With 165HP available, this type of Ruston shunter has twice the power of its diesel mechanical stablemates in the SRPS collection. For smooth effective transmission of the increased power, the diesel engine drives a generator which supplies electricity to an electric motor which drives the wheels.
Ruston & Hornsby built diesel locomotives from 1931 to 1967, for home and export markets.

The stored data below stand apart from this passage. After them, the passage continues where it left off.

Context: an optimization exercise on an open-source flow, tuned for small area, a short achievable clock period and few clock cycles. The choices shown serve that exercise and are no tape-out recipe. In this exercise RTL edits were held to simulation tests only and were not proved equivalent to the original. Power figures rest on the tool's default switching activity, not on a simulated workload.

Design tlv_digest_list_validator, start of the top module:
module tlv_digest_list_validator (
	input  logic        clk,
	input  logic        arst_n,
	input  logic        s_axis_tvalid,
	output logic        s_axis_tready,
	input  logic [39:0] s_axis_tdata,   
	input  logic        s_axis_tuser,   
	output logic        m_axis_tvalid,
	input  logic        m_axis_tready,
	output logic [15:0] m_axis_tdata,   
	output logic [2:0]  m_axis_tuser,   
	output logic        m_axis_tlast    
);
	logic        first;
	logic [31:0] tl;
	logic [7:0]  b;
	assign first = s_axis_tuser;
	assign tl    = s_axis_tdata[31:0];
	assign b     = s_axis_tdata[39:32];
	logic        open_q, failed_q, vld_q;
	logic [4:0]  algo_q;
	logic [31:0] ot_q, il_q, vl_q;
	logic [2:0]  hc_q;
	logic [1:0]  field_q;
	logic        fb_q, nest_q, val_q, pf_q;
	logic [1:0]  kind_q;
	logic [7:0]  byte_q;
	logic        done_q;
	logic take;
	assign s_axis_tready = !vld_q || m_axis_tready;
	assign take          = s_axis_tvalid && s_axis_tready;
	logic [31:0] avail, len;
	logic [23:0] len_hi;
	logic        hi_gt, hi_eq, lo_ge;
	logic        hdr_end_out, hc0, hc1, hc5, len0, len_ge, dig_bad, fail_end, fail_c, enter_nest;
	logic        ol_one, il_one, vl_one, vl_two;
	assign avail  = nest_q ? il_q : ot_q;           
	assign len    = {vl_q[23:0], b};                
	assign hc0    = (hc_q == 3'd0);
	assign hc1    = (hc_q == 3'd1);
	assign hc5    = (hc_q == 3'd5);
	assign len0   = (len == 32'd0);
	assign len_hi = vl_q[23:0];
	assign hi_gt  = (len_hi > avail[31:8]);
	assign hi_eq  = (len_hi == avail[31:8]);
	assign lo_ge  = (b >= avail[7:0]);
	assign len_ge = hi_gt || (hi_eq && lo_ge);
  ...
Size: roughly 880 cells after synthesis, about 120 flip-flops, ~67 I/O pins.
==> flow/config.mk <==
export PLATFORM = sky130hd
export DESIGN_NAME = tlv_digest_list_validator
export DESIGN_NICKNAME = tlv_digest_list_validator
export VERILOG_FILES = /design/flow/design.v
export SDC_FILE = /design/flow/constraint.sdc
export NUM_CORES = 4
export LEC_CHECK = 0
export CAP_MARGIN = 20
export CORE_MARGIN = 2
export CORE_UTILIZATION = 40
export CTS_BUF_LIST = sky130_fd_sc_hd__clkbuf_8
export SETUP_SLACK_MARGIN = 3.1
export SLEW_MARGIN = 20
==> flow/constraint.sdc <==
create_clock -name core_clock -period 6.0 [get_ports {clk}]
set_input_delay 1.2000 -clock core_clock [delete_from_list [all_inputs] [get_ports {clk}]]
set_output_delay 1.2000 -clock core_clock [all_outputs]
set_load 0.01 [all_outputs]
run.sh (not shown) runs the stock make flow with config.mk's settings and CLKGATE_MAP_FILE= SYNTH_SCRIPT=/design/flow/synth_recipe.tcl, a recipe that flattens the netlist after the stock synthesis.
The first run produced a clean layout.
Testbench counts at the start, summed over its fixed seeds: cycles 61,216.
Rerun with:
==> flow/flow/run.sh (new file) <==
#!/bin/bash
# Standard layout with two changes: the port buffers are the smallest plain buffer instead
# of the delay buffer buffer_ports picks by default (repair may still upsize them), and the
# clock tree is built from smaller buffers without dummy loads.
set -o pipefail
export BUFFER_PORTS_ARGS="-buffer_cell sky130_fd_sc_hd__buf_1"
export CTS_ARGS="-sink_clustering_enable -repair_clock_nets -buf_list sky130_fd_sc_hd__clkbuf_8 -dont_use_dummy_load"
bash standard.sh > standard.log 2>&1
==> flow/standard.sh (new file) <==
#!/bin/bash
# synth_recipe.tcl (not shown) runs the flow's synth.tcl, then flattens the netlist and writes it again
# the make line also repeats each setting of config.mk as NAME=value (left out here)
make -C /OpenROAD-flow-scripts/flow DESIGN_CONFIG=/design/flow/config.mk WORK_HOME=/design/flow/orfs CLKGATE_MAP_FILE= SYNTH_SCRIPT=/design/flow/synth_recipe.tcl "${@:-finish}"
--- a/flow/config.mk
+++ b/flow/config.mk
@@ -9,5 +9,5 @@
 export CORE_MARGIN = 2
 export CORE_UTILIZATION = 40
-export CTS_BUF_LIST = sky130_fd_sc_hd__clkbuf_8
-export SETUP_SLACK_MARGIN = 3.1
+export PLACE_DENSITY = 0.75
+export SETUP_SLACK_MARGIN = 3.3
 export SLEW_MARGIN = 20
removed: flow/run.sh
Total power is lower by 12%.
Synthesized area is unchanged.
Die area is unchanged.
Critical path depth is higher by 7.
Final cell count is lower by 0.60%.
Cell area is lower by about 6%.
Routed wire length is lower by 6.0%.
Clock skew barely changes.
Core utilization is lower by 3.1 points.
Worst setup slack is better by 0.047 ns.
Synthesized cell count does not change.
Rerun with:
--- a/flow/config.mk
+++ b/flow/config.mk
@@ -9,5 +9,5 @@
 export CORE_MARGIN = 2
 export CORE_UTILIZATION = 40
-export PLACE_DENSITY = 0.75
 export SETUP_SLACK_MARGIN = 3.3
 export SLEW_MARGIN = 20
+export TNS_END_PERCENT = 10
Final area shrinks by 0.64%; die area is unchanged; count of clock-buffer cells in the layout does not change; clock skew grows by 0.015 ns; via count shrinks by 4.0%; area after synthesis does not change; cell count barely changes; clock power grows by about 2%; power grows by 0.40%.
What follows belongs to an exercise in optimizing a design on an open flow for small area, a short achievable clock period and few clock cycles per item; a production flow would make more cautious choices. RTL that was checked went through simulation tests only; none was proved equivalent to the original. Only the layout flow was run in runs 3 to 6; the RTL was not checked for function there.

## flow/config.mk

```make
export PLATFORM = sky130hd
export DESIGN_NAME = decimal_palindrome_check_unit
export DESIGN_NICKNAME = decimal_palindrome_check_unit
export VERILOG_FILES = /design/flow/design.v
export SDC_FILE = /design/flow/constraint.sdc
export NUM_CORES = 4
export LEC_CHECK = 0
export ABC_AREA = 1
export CAP_MARGIN = 20
export CORE_MARGIN = 2
export CORE_UTILIZATION = 40
export SLEW_MARGIN = 20
```

## flow/design.v

```verilog
`default_nettype none
package dpc_pkg;
	localparam int DEF_VALUE_BITS = 32;
	function automatic logic [39:0] bcd_mask(input int s);
		case (s)
			0: bcd_mask = 40'h0000000000;
			1: bcd_mask = 40'h0000000001;
			2: bcd_mask = 40'h0000000003;
			3: bcd_mask = 40'h0000000007;
			4: bcd_mask = 40'h000000001f;
			5: bcd_mask = 40'h000000003f;
			6: bcd_mask = 40'h000000007f;
			7: bcd_mask = 40'h00000001ff;
			8: bcd_mask = 40'h00000003ff;
			9: bcd_mask = 40'h00000007ff;
			10: bcd_mask = 40'h0000001fff;
			11: bcd_mask = 40'h0000003fff;
			12: bcd_mask = 40'h0000007fff;
			13: bcd_mask = 40'h000000ffff;
			14: bcd_mask = 40'h000001ffff;
			15: bcd_mask = 40'h000003ffff;
			16: bcd_mask = 40'h000007ffff;
			17: bcd_mask = 40'h00001fffff;
			18: bcd_mask = 40'h00003fffff;
			19: bcd_mask = 40'h00007fffff;
			20: bcd_mask = 40'h0001ffffff;
			21: bcd_mask = 40'h0003ffffff;
			22: bcd_mask = 40'h0007ffffff;
			23: bcd_mask = 40'h000fffffff;
			24: bcd_mask = 40'h001fffffff;
			25: bcd_mask = 40'h003fffffff;
			26: bcd_mask = 40'h007fffffff;
			27: bcd_mask = 40'h01ffffffff;
			28: bcd_mask = 40'h03ffffffff;
			29: bcd_mask = 40'h07ffffffff;
			30: bcd_mask = 40'h1fffffffff;
			31: bcd_mask = 40'h3fffffffff;
			default: bcd_mask = 40'hffffffffff;
		endcase
	endfunction
	function automatic logic [3:0] dd_adjust(input logic [3:0] d);
		dd_adjust[3] = d[3] | (d[2] & d[1]) | (d[2] & d[0]);
		dd_adjust[2] = (d[2] & !d[1] & !d[0]) | (d[3] & d[0]);
		dd_adjust[1] = (d[1] & (!d[2] | d[0])) | (d[3] & !d[0]);
		dd_adjust[0] = (!d[3] & !d[2] & d[0]) | (d[2] & d[1] & !d[0]) | (d[3] & !d[0]);
	endfunction
endpackage
`default_nettype wire
`default_nettype none
module dpc_dd_stage
#(
	parameter int S0 = 0,
	parameter int NB = 8
) (
	input  wire logic [39:0]   in_bcd,
	input  wire logic [NB-1:0] in_bits,
	output logic      [39:0]   out_bcd
);
	logic [39:0] b;
	always_comb begin
		b = in_bcd & dpc_pkg::bcd_mask(S0);
		for (int s = 0; s < NB; s++) begin
			for (int k = 0; k < 10; k++) begin
				b[k*4 +: 4] = dpc_pkg::dd_adjust(b[k*4 +: 4]);
			end
			b = {b[38:0], in_bits[NB-1-s]} & dpc_pkg::bcd_mask(S0 + s + 1);
		end
		out_bcd = b;
	end
endmodule
`default_nettype wire
`default_nettype none
module dpc_sym_check (
	input  wire logic [39:0] in_bcd,
	output logic             out_pal
);
	logic [9:0]  nz;
	logic [9:0]  hi_zero;
	logic [4:0]  peq [11];
	logic [10:0] eq;
	logic [9:0]  term;
	always_comb begin
		for (int i = 0; i < 10; i++) begin
			nz[i] = |in_bcd[i*4 +: 4];
		end
		for (int l = 0; l < 10; l++) begin
			hi_zero[l] = ((nz >> (l + 1)) == 10'd0);
		end
		for (int l = 0; l <= 10; l++) begin
			peq[l] = 5'h1f;
			for (int i = 0; i < l / 2; i++) begin
				peq[l][i] = (in_bcd[i*4 +: 4] == in_bcd[(l-1-i)*4 +: 4]);
			end
			eq[l] = &peq[l];
		end
		term[0] = hi_zero[0];
		for (int l = 2; l <= 10; l++) begin
			term[l-1] = nz[l-1] & hi_zero[l-1] & eq[l];
		end
		out_pal = |term;
	end
endmodule
`default_nettype wire
`default_nettype none
module decimal_palindrome_check_unit
#(
	parameter int VALUE_BITS = dpc_pkg::DEF_VALUE_BITS
) (
	input  wire logic                         clk,
	input  wire logic                         arst_n,
	input  wire logic                         in_valid,
	output logic                              in_ready,
	input  wire logic signed [VALUE_BITS-1:0] in_value,
	input  wire logic                         in_is_last,
	output logic                              out_valid,
	input  wire logic                         out_ready,
	output logic signed [VALUE_BITS-1:0]      out_value_echo,
	output logic                              out_is_palindrome,
	output logic                              out_last_out
);
	logic        adv;
	logic        valid_q1;
	logic        last_q1;
	logic [31:0] value_q1;
	logic [39:0] bcd_q1;
	logic [39:0] bcd_nx1;
	logic        valid_q2;
	logic        last_q2;
	logic [31:0] value_q2;
	logic [39:0] bcd_q2;
	logic [39:0] bcd_nx2;
	logic        valid_q3;
	logic        last_q3;
	logic [31:0] value_q3;
	logic [39:0] bcd_q3;
	logic [39:0] bcd_nx3;
	logic        valid_q4;
	logic        last_q4;
	logic [31:0] value_q4;
	logic [39:0] bcd_q4;
	logic [39:0] bcd_nx4;
	logic        valid_q5;
	logic        last_q5;
	logic [31:0] value_q5;
	logic        pal_q5;
	logic [39:0] bcd_fin;
	logic [39:0] bcd_mag;
	logic        pal;
	logic        pal_nx;
	logic        neg_end9;
	logic [3:0]  d0;
	logic [3:0]  d0_inc;
	assign adv      = !valid_q5 || out_ready;
	assign in_ready = adv;
	dpc_dd_stage #(.S0(0), .NB(6)) u_dd0 (
		.in_bcd  (40'd0),
		.in_bits (in_value[30:25] ^ {6{in_value[31]}}),
		.out_bcd (bcd_nx1)
	);
	dpc_dd_stage #(.S0(6), .NB(8)) u_dd1 (
		.in_bcd  (bcd_q1),
		.in_bits (value_q1[24:17] ^ {8{value_q1[31]}}),
		.out_bcd (bcd_nx2)
	);
	dpc_dd_stage #(.S0(14), .NB(8)) u_dd2 (
		.in_bcd  (bcd_q2),
		.in_bits (value_q2[16:9] ^ {8{value_q2[31]}}),
		.out_bcd (bcd_nx3)
	);
	dpc_dd_stage #(.S0(22), .NB(8)) u_dd3 (
		.in_bcd  (bcd_q3),
		.in_bits (value_q3[8:1] ^ {8{value_q3[31]}}),
		.out_bcd (bcd_nx4)
	);
	dpc_dd_stage #(.S0(30), .NB(1)) u_dd4 (
		.in_bcd  (bcd_q4),
		.in_bits (value_q4[0:0] ^ {1{value_q4[31]}}),
		.out_bcd (bcd_fin)
	);
	assign d0     = bcd_fin[3:0];
	assign d0_inc = {d0[3] | (d0[2] & d0[1] & d0[0]), d0[2] ^ (d0[1] & d0[0]), d0[1] ^ d0[0], !d0[0]};
	assign bcd_mag = {bcd_fin[39:4], value_q4[31] ? d0_inc : d0};
	assign neg_end9 = value_q4[31] && bcd_fin[3] && bcd_fin[0];
	dpc_sym_check u_sym (
		.in_bcd  (bcd_mag),
		.out_pal (pal)
	);
	assign pal_nx = pal && !neg_end9;
	always_ff @(posedge clk or negedge arst_n) begin
		if (!arst_n) begin
			valid_q1 <= 1'b0;
			valid_q2 <= 1'b0;
			valid_q3 <= 1'b0;
			valid_q4 <= 1'b0;
			valid_q5 <= 1'b0;
		end else if (adv) begin
			valid_q1 <= in_valid;
			valid_q2 <= valid_q1;
			valid_q3 <= valid_q2;
			valid_q4 <= valid_q3;
			valid_q5 <= valid_q4;
		end
	end
	always_ff @(posedge clk) begin
		if (adv && in_valid) begin
			last_q1  <= in_is_last;
			value_q1 <= in_value;
			bcd_q1   <= bcd_nx1;
		end
		if (adv && valid_q1) begin
			last_q2  <= last_q1;
			value_q2 <= value_q1;
			bcd_q2   <= bcd_nx2;
		end
		if (adv && valid_q2) begin
			last_q3  <= last_q2;
			value_q3 <= value_q2;
			bcd_q3   <= bcd_nx3;
		end
		if (adv && valid_q3) begin
			last_q4  <= last_q3;
			value_q4 <= value_q3;
			bcd_q4   <= bcd_nx4;
		end
		if (adv && valid_q4) begin
			last_q5  <= last_q4;
			value_q5 <= value_q4;
			pal_q5   <= pal_nx;
		end
	end
	assign out_valid         = valid_q5;
	assign out_last_out      = last_q5;
	assign out_value_echo    = value_q5;
	assign out_is_palindrome = pal_q5;
endmodule
`default_nettype wire
```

The locomotive spent its working life at Babcock's Renfrew Works. This is a large plant, and was even larger in the 1950s and 60s when there as a ready market in Britain and abroad for the industrial boilers and associated plant which Babcocks design and manufacture. Internal user traffic at the works was extensive, and material was moved from shop to shop by rail. This could involve crossing over the BR Renfrew branch. The branch divided the works in two, and traffic included raw materials such as steel from the Scottish steel industry and manufactured products, which left for construction sites or for docks for shipping overseas. The single largest items shipped were boiler drums, designed to the limit of the railway loading gauge and carried on special wagons.
During the busy decades after WW2, there were nine Ruston diesel locomotives at Renfrew Works, divided into two groups by the BR branch, and kept busy meeting the work's needs.
This locomotive was donated by Babcock & Wilcox Operations Ltd., and is now the oldest working example of this design in the world.